最近では話題にもならなくなったが、世の中にはゲームファンドというものがある。
すごく単純化して言ってしまうと、株式は会社に投資し会社の利益の一部を配当でもらうのに対し、ゲームファンドはゲームに投資しゲームの売り上げの一部を償還してもらうものだ。
対象のゲームがバカ売れすれば儲かるし、全然売れなければ元本割れする。
これが立ち上がった背景から説明しよう。
まず、ゲームの開発には莫大な初期投資が必要である。
例えばマンガであれば雑誌の掲載料という形で毎回お金が入ってくるわけなので、大きな初期投資をせずとも自転車操業は可能だ。同じくアニメでもTV放映が決まれば前受金を得られるので自転車操業は可能だ。
しかしゲームでは自転車操業はできない。
あらかじめゲームを開発しきるだけの資金を持っていなければゲームを作ることもできないのだ。
ではどうすれば良いか。
銀行に行って「このゲームは絶対売れるはずだから金貸してくれ」とでも言ったところで、担保に入れる資産でもなければ相手にされないだろう。
金がなければ大手の下請けの仕事を細々ともらい銭を蓄えるか、もしくは少人数でできるミニゲームでも細々と作っていくかしかない。ファミコン時代はハードがショボかったがゆえに少人数でも開発が可能だったのだが、今のご時世そうもいかない。
しかし、うまいことやる方法がある。
ゲームに対して株式のようなものを発行する方法だ。
だれでもいい不特定多数の人に、とある紙切れを売りつける。
この紙切れはゲームの売り上げの一部をもらえるという約束がついている。
もちろんお金がかかわるモノだからタダでは貰えない。お金を払って買うことになる。
ゲームがたくさん売れそうだと思った人は、紙切れの値段よりも戻ってくるお金が多いと思った人は、この紙切れにお金を払って買う。(正確には時間とインフレの話やらリスクプレミアム云々の話が必要だが、正確に書きすぎるとワケわからなくなるので除外(笑))
紙切れを売りつけた当の本人は集めた金でゲームを作る。
そしてゲームを発売し、あとで売れたお金の一部を紙切れの所有者に分配する。
あくまでも “う ま く い け ば” だが、ゲーム会社は金がなくてもゲームを作れるし、紙切れを買った人はお金が増えてもどってくるし、ゲームがタダでもらえちゃう事もある。みんなハッピーになれる。

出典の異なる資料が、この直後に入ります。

<file path="/design/flow/design.v">
module Sample_Pos_RAM (din, addr, write_en, clk, dout);
	parameter addr_width = 8;
	parameter data_width = 16;
	input [addr_width-1:0] addr;
	input [data_width-1:0] din;
	output [data_width-1:0] dout;
	input write_en, clk;
	reg [data_width - 1:0] mem [(1 << addr_width) - 1:0];
	integer i;
	always @(posedge clk)	 
	begin
		if (write_en)			 
			mem[(addr)] <= din;
	end
	assign dout = mem[addr];
endmodule
</file>
<file path="/design/flow/run.sh">
#!/bin/bash
# OpenROAD 26Q1-2900-gdf79404cd8, Yosys 0.63+post, stock flow scripts
make -C /OpenROAD-flow-scripts/flow DESIGN_CONFIG=/design/flow/config.mk WORK_HOME=/design/flow/orfs finish
</file>
<file path="/design/flow/config.mk">
export PLATFORM = sky130hd
export DESIGN_NAME = Sample_Pos_RAM
export DESIGN_NICKNAME = Sample_Pos_RAM
export VERILOG_FILES = /design/flow/design.v
export SDC_FILE = /design/flow/constraint.sdc
export NUM_CORES = 4
export LEC_CHECK = 1
export CORE_UTILIZATION = 30
</file>
<file path="/design/flow/constraint.sdc">
current_design Sample_Pos_RAM

set clk_period 20.3
set clk_io_pct 0.2

create_clock -name clk0 -period $clk_period [get_ports {clk}]

set non_clock_inputs [all_inputs -no_clocks]
set_input_delay [expr $clk_period * $clk_io_pct] -clock clk0 $non_clock_inputs
set_output_delay [expr $clk_period * $clk_io_pct] -clock clk0 [all_outputs]
</file>
==> metrics.cfg <==
[yosys]
yosysTopAreaCellShare_pct = 79.3
ys.flop_type = edfxtp_1
synth_chip_area_um2 = 155000
synth.distinct_cells = 21
yosysCellCount = 6711
ys_ff = 4096
top_cells_by_count = 4096 x edfxtp_1, 1024 x mux4_2, 512 x a22oi_1, 256 x a21oi_1, 249 x clkbuf_1
top_cells_by_area = edfxtp_1 79%, mux4_2 15%, a22oi_1 2.5%, a21oi_1 0.83%, clkbuf_1 0.60%
top_cell = edfxtp_1
yosysWarnings = 1
synth_area_um2 = 155000
yosysSeqAreaShare_pct = 79.3
edf_count = 4096
syn_inst = 6711
async_reset_ff_share_pct = 0
syn_avg_cell_area_um2 = 23.1
synth.largest_area_cell = edfxtp_1

[clocking]
cts_root_buf = clkbuf_16
cts_resized = 0
numCtsBuffers = 416
cts_tree = built
holdBufCountCts = 0
clk_pin_slew_ns = 0.06
post_cts.repair.setup_buffers = 0
cts_num_sinks = 4096
htree_levels = 5
cts_max_path_buffers = 4

[global_routing]
first_global_vias = 81046
antenna_found_initial = 8
grt_max_degree = 119
grt_pass1_wl_um = 567000
grtUsageTotal_pct = 16.2
overflow = 0

[layout]
largest_reg_flops = 4096
synthToLayoutAreaGrowth_pct = 16.2
stdcell_count = 14488
top_register = mem
drive_gt1_share_pct = 29.6
final.fill_count = 46386
reg.largest.list = mem x4096
finish.instance_area_um2 = 180000

[die]
io_pins = 42
fp.dieH_um = 721
rows = 263
die_width_um = 721
fp-utilization_pct = 30.2
coreArea_um2 = 514000
chipArea_um2 = 520000

[min_path]
hp-start = din[6]
hold_path_depth = 1
hp-class = in -> reg
hold_end = mem[220][6]

[routing]
vias = 72563
wl_met1_um = 117000
dr.max_layer_used = met5
post_drt_wl_per_cell_um = 27.3
viasPerCell = 5.01
drt-pass1-iter-count = 6
met2_length_um = 186000
drc = 0
drt_iter0_drc = 4776
ant_nets = 0
routed_wl_um = 395000
dr_wl_met3_um = 76300

[sta]
grt_setup_unrepaired = false
post-route-period-util_pct = 71.4
worst_slew_pin_slew_ns = 1.03
period_needed_ns = 14.50
finalSetupViolCount = 0
drv_slew = 0
clock.fmax_ghz = 0.0689
hold_viol = 0
whs_ns = 3.50
tns_ns = 0
max_slew_margin_pct = 30.8

[place]
dpl.hpwl_um = 229000
port_buffers = 41
dp.cells = 13702
gp_congestion = 0.854
dpl_cell_area_um2 = 167000

[flow_run]
openroad.warnings = 29
drv_cap = 0

[pwr]
irDropWorstVdd_uv = 77.4
power_density_nw_per_um2 = 98.1
power.total_w = 0.0177
leakage_nw = 54.4

[setup_path]
critPathArrivalTime_ns = 10.44
worstSetupEndpointType = output port
start_kind = input port
cp.required_ns = 16.24
criticalPathCategory = in -> out
startpoint = addr[0]
crit_fanout = 67

[run_status]
status = complete, no violations

## worst max path at each step
stage         endpoint  slack, ns
finish         dout[9]       5.80
global route   dout[9]       5.23
CTS            dout[9]       5.58
## critical path, cell delays in order
cell,delay [ns]
buf_16,0.36
buf_4,0.67
buf_4,0.58
buf_4,0.58
buf_4,0.61
mux4_2,0.58
a22oi_1,0.20
a21oi_1,0.20
buf_4,0.21
o41ai_2,0.75
buf_4,0.24
nand4_1,0.59
clkdlybuf4s50_1,0.63
## power breakdown
group          leakage [nW]  switching [W]  internal [W]
logic                  11.0       0.000523      0.000267
clock network          6.66        0.00319       0.00436
registers              36.8     0.00000385       0.00932
total                  54.4        0.00372        0.0140
## cell usage in the layout, fill, tap and decap left out, types with 44 or more instances in the layout
cell,synthesis,layout
a21oi_1,256,256
edfxtp_1,4096,4096
clkinv_1,0,99
buf_4,16,470
clkbuf_1,249,59
mux4_2,1024,1024
clkinv_2,0,103
a22oi_1,512,512
bufinv_16,0,44
nor2_1,232,195
clkbuf_16,0,420
## cell type report
class	instances	area, um^2	area share [%]
multi-input combinational	2194	30700	17.0
sequential	4096	123000	68.3
clock inverter	292	2880	1.60
tap	6890	8620	4.78
antenna	15	37.5	0.0208
timing repair buffer	521	4240	2.35
inverter	1	3.75	0.00208
clock buffer	479	10700	5.96
## cells by family after synthesis
group,Yosys count,share of synthesized area (%)
flops,4096,79.3
compound gates,832,3.67
mux,1024,14.9
simple gates,338,0.909
buf+inv,421,1.24
## layer usage
metal / global-route usage (%) / up-vias
li1: - / 30068
met1: 15.9 / 36979
met2: 24.5 / 4823
met3: 14.7 / 677
met4: 4.71 / 16
met5: 1.20 / -
## metrics by stage
step / worst slack (ns) / util [%]
4_1_cts: 5.58 / 35.0
3_5_place_dp: 5.63 / 32.4
3_3_place_gp: 5.12 / 32.4
6_report: 5.80 / 35.1
2_1_floorplan: 10.27 / -
5_1_grt: 5.23 / 35.1
Power figures rest on the tool's default switching activity, not on a simulated workload.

特にゲーム会社からすれば、自腹を切らなくても、エラそうな銀行に頭を下げなくても、社債を発行して世間に借金を作らなくても、増資して1株価値が下がった既存株主を怒らせなくても、それでも開発費をまかなえる魔法の方法なのだ。
これがゲームファンドである。
しかし、ここで大きな問題がある。
ちょい話がそれるが、世の中には似たようなものにREITというものがある。
REITとは不動産投資信託の略で、ゲームファンドと同じように不特定多数の人から金をかき集め、集めた金でマンションやビルを買い、それの家賃収入で儲かったお金をみんなに分配するというしくみである。
一般の人にとっては数10万円くらいの小額で不動産投資ができ、かたや運営側は安定した運営報酬をもらえ、みんなハッピーになれる。あくまでも “う ま く い け ば” だが。
実はREITにはバラ色の未来は待ってはいなかった。
もともと不動産をあつかうシロモノであるからして、これを立ち上げるのは不動産屋さんがメインだった。
そして新興不動産デベロッパーのみなさんがたくさんREITを立ち上げた。
不動産デベロッパーとは、土地を買って建物を建てて売って、その金でまた土地を買って・・・を繰り返して商売をしている人たちのことである。
この人たちは自分たちの建物を買ってくれる人がいないと困る。
自分のいうことを聞いて高値でホイホイ建物を買ってくれる人を欲していた。
だからREITを立ち上げた。
REITに金をはらった人たちにとっては、自分の金で高い買い物をされたのではたまったもんじゃない。
ホントはREITにお金を払った人がバカをみないように、不動産の価値を第三者に鑑定依頼しなければいけないことになっているとか、チェック機構は働くように法整備がなされている。
しかしたとえば、鑑定会社に
「高い鑑定価格を出してくれないと2度とシゴト頼まないからヨロシク♪」
とオドシに近い依頼を出し、そして鑑定会社もシゴトがないと困るので、自分たちの裁量内でギリギリまで高い鑑定価格を書いて返す・・・とか不正ギリギリのことをよくやる。
依頼元は大喜びだ。
なんたってバカ高い値段で堂々と売りつけることができるお墨付きをもらえたのだから。
こういう状況のことを利益相反という。
クリード(8983)などはこの件でやり過ぎで行政処分を受けている。日本レジデンシャル(8962)などは親会社の配下のやつから物件を取得しようとして、けどやっぱり止めることにして、止めたからといって違約金を払い、それで資産をすり減らすようなこともしている。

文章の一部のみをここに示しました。